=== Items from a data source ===
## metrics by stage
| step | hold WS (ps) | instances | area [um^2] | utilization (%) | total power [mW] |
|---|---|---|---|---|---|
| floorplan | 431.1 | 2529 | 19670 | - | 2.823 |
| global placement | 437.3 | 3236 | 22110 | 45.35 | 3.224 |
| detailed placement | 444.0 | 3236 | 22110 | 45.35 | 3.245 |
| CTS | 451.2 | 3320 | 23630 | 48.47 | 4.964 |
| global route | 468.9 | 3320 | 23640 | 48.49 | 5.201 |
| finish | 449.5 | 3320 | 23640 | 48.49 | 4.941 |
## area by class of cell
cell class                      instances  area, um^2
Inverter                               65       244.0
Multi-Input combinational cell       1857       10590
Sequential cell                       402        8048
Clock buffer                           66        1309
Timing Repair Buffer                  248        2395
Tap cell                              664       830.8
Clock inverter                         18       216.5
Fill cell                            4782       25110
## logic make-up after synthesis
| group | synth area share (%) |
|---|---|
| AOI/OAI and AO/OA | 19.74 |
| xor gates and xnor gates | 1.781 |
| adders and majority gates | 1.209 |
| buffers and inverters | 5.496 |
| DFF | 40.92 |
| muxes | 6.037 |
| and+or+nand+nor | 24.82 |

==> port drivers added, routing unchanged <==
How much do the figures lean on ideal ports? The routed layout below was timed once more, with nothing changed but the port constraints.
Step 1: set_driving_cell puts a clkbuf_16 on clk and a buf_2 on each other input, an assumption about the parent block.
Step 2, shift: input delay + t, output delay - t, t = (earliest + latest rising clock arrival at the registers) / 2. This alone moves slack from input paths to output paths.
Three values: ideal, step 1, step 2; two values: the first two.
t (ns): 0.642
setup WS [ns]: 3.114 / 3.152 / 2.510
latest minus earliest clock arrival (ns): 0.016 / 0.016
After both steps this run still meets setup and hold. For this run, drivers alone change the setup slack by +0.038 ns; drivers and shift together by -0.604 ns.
Source: an optimization exercise on an open RTL-to-GDS flow (aim: small area). Production flows keep margins and buffers that such runs may drop. In this exercise RTL edits were held to simulation tests only and were not proved equivalent to the original. The flow treats the clock pin as an ideal source, which a real chip does not have. Power figures rest on the tool's default switching activity, not on a simulated workload.

Setup of exp/lagoon:
## pe_core
module pe_core (
    input  wire         clk,
    input  wire         rst,
    input  wire         start,
    input  wire [7:0]   len,
    output wire         busy,
    output wire         done,
    output wire [127:0] out_chars,
    output wire         in_req,
    output wire [7:0]   in_idx,
    input  wire [7:0]   in_data,
    input  wire         in_ack
);
==> flow/config.mk <==
export PLATFORM = sky130hd
export DESIGN_NAME = pe_core
export DESIGN_NICKNAME = pe_core
export VERILOG_FILES = /design/flow/design.v
export SDC_FILE = /design/flow/constraint.sdc
export NUM_CORES = 4
export LEC_CHECK = 0
export CAP_MARGIN = 20
export CORE_MARGIN = 2
export CORE_UTILIZATION = 55
export SLEW_MARGIN = 20
==> flow/constraint.sdc <==
create_clock -name core_clock -period 10.0 [get_ports {clk}]
set_input_delay 2.0000 -clock core_clock [delete_from_list [all_inputs] [get_ports {clk}]]
set_output_delay 2.0000 -clock core_clock [all_outputs]
set_load 0.01 [all_outputs]
standard.sh (not shown) runs the stock make flow with config.mk's settings and CLKGATE_MAP_FILE= SYNTH_SCRIPT=/design/flow/synth_recipe.tcl, a recipe that flattens the netlist after the stock synthesis.
==> flow/flow/run.sh <==
#!/bin/bash
# Layout flow: the standard synthesis and ORFS layout (standard.sh), with
#  - the combinational logic of the standard netlist re-mapped for area by
#    flow/resyn.sh (Yosys + ABC); every flip-flop instance is kept as the
#    standard synthesis made it (name, cell type and connections);
#  - port buffers of the smallest buffer cell;
#  - a clock tree of clkbuf_8 without dummy loads, whose buffers
#    flow/post_cts.tcl then shrinks as far as the clock-pin slew allows.
# Each tool's output goes to a log file of its own in this folder (and ORFS's
# step logs under orfs/logs).
set -euo pipefail
R=orfs/results/sky130hd/pe_core/base
LIB=$FLOW_HOME/platforms/sky130hd/lib/sky130_fd_sc_hd__tt_025C_1v80.lib
YOSYS=$(command -v yosys || echo "$FLOW_HOME/../tools/install/yosys/bin/yosys")
export BUFFER_PORTS_ARGS="-buffer_cell sky130_fd_sc_hd__buf_1"
export CTS_ARGS="-sink_clustering_enable -repair_clock_nets -dont_use_dummy_load -buf_list sky130_fd_sc_hd__clkbuf_8"
export POST_CTS_TCL="$PWD/flow/post_cts.tcl"
ARGS=("BUFFER_PORTS_ARGS=$BUFFER_PORTS_ARGS" "CTS_ARGS=$CTS_ARGS" "POST_CTS_TCL=$POST_CTS_TCL")

bash standard.sh "${ARGS[@]}" synth > standard_synth.log 2>&1
cp $R/1_2_yosys.v standard_netlist.v
bash flow/resyn.sh "$PWD/standard_netlist.v" "$PWD/resyn_netlist.v" "$LIB" "$PWD/resyn" "$YOSYS"
cp resyn_netlist.v $R/1_2_yosys.v
rm -f $R/1_synth.odb $R/1_synth.sdc
bash standard.sh "${ARGS[@]}" finish > standard_flow.log 2>&1
==> flow/flow/post_cts.tcl <==
# Runs at the end of ORFS's CTS step (POST_CTS_TCL): shrink each leaf clock buffer
# to the smallest clkbuf whose flip-flop clock pins still see a slew under the limit
# (estimated from placement); the leaves first, then the root buffer.
proc clk_worst_slew {} {
  set ws 0
  foreach p [get_pins -hierarchical */CLK] {
    set s [get_property $p slew_max]
    if {$s > $ws} {set ws $s}
  }
  return $ws
}
set limit 0.127
set sizes {sky130_fd_sc_hd__clkbuf_1 sky130_fd_sc_hd__clkbuf_2 sky130_fd_sc_hd__clkbuf_4}
estimate_parasitics -placement
puts "post_cts: worst clock-pin slew before [clk_worst_slew]"
set bufs {}
set roots {}
foreach inst [[ord::get_db_block] getInsts] {
  set name [$inst getName]
  if {![string match "clkbuf_*_clk" $name]} continue
  if {[string match "clkbuf_0_*" $name]} { lappend roots $name } else { lappend bufs $name }
}
foreach name [concat $bufs $roots] {
  set orig [get_property [get_cells $name] ref_name]
  foreach sz $sizes {
    replace_cell [get_cells $name] [get_lib_cells */$sz]
    estimate_parasitics -placement
    if {[clk_worst_slew] <= $limit} { puts "post_cts: $name $orig -> $sz"; break }
    replace_cell [get_cells $name] [get_lib_cells */$orig]
    estimate_parasitics -placement
  }
}
estimate_parasitics -placement
puts "post_cts: worst clock-pin slew after [clk_worst_slew]"
report_worst_slack -min
report_worst_slack -max
Other scripts of this flow, unchanged in this note and not shown: flow/flow/mkcells.py, flow/flow/resyn.sh
The final layout from exp/lagoon, which completed every stage, passed the timing, DRC and antenna checks at the end of the flow.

=== What you need to do ===
Would you please repeat exactly the lines above, starting at the line with "inverters | 5.496 |" and stopping at the line with "latest minus earliest", both included?

=== Solution to this task ===
| buffers and inverters | 5.496 |
| DFF | 40.92 |
| muxes | 6.037 |
| and+or+nand+nor | 24.82 |

==> port drivers added, routing unchanged <==
How much do the figures lean on ideal ports? The routed layout below was timed once more, with nothing changed but the port constraints.
Step 1: set_driving_cell puts a clkbuf_16 on clk and a buf_2 on each other input, an assumption about the parent block.
Step 2, shift: input delay + t, output delay - t, t = (earliest + latest rising clock arrival at the registers) / 2. This alone moves slack from input paths to output paths.
Three values: ideal, step 1, step 2; two values: the first two.
t (ns): 0.642
setup WS [ns]: 3.114 / 3.152 / 2.510
latest minus earliest clock arrival (ns): 0.016 / 0.016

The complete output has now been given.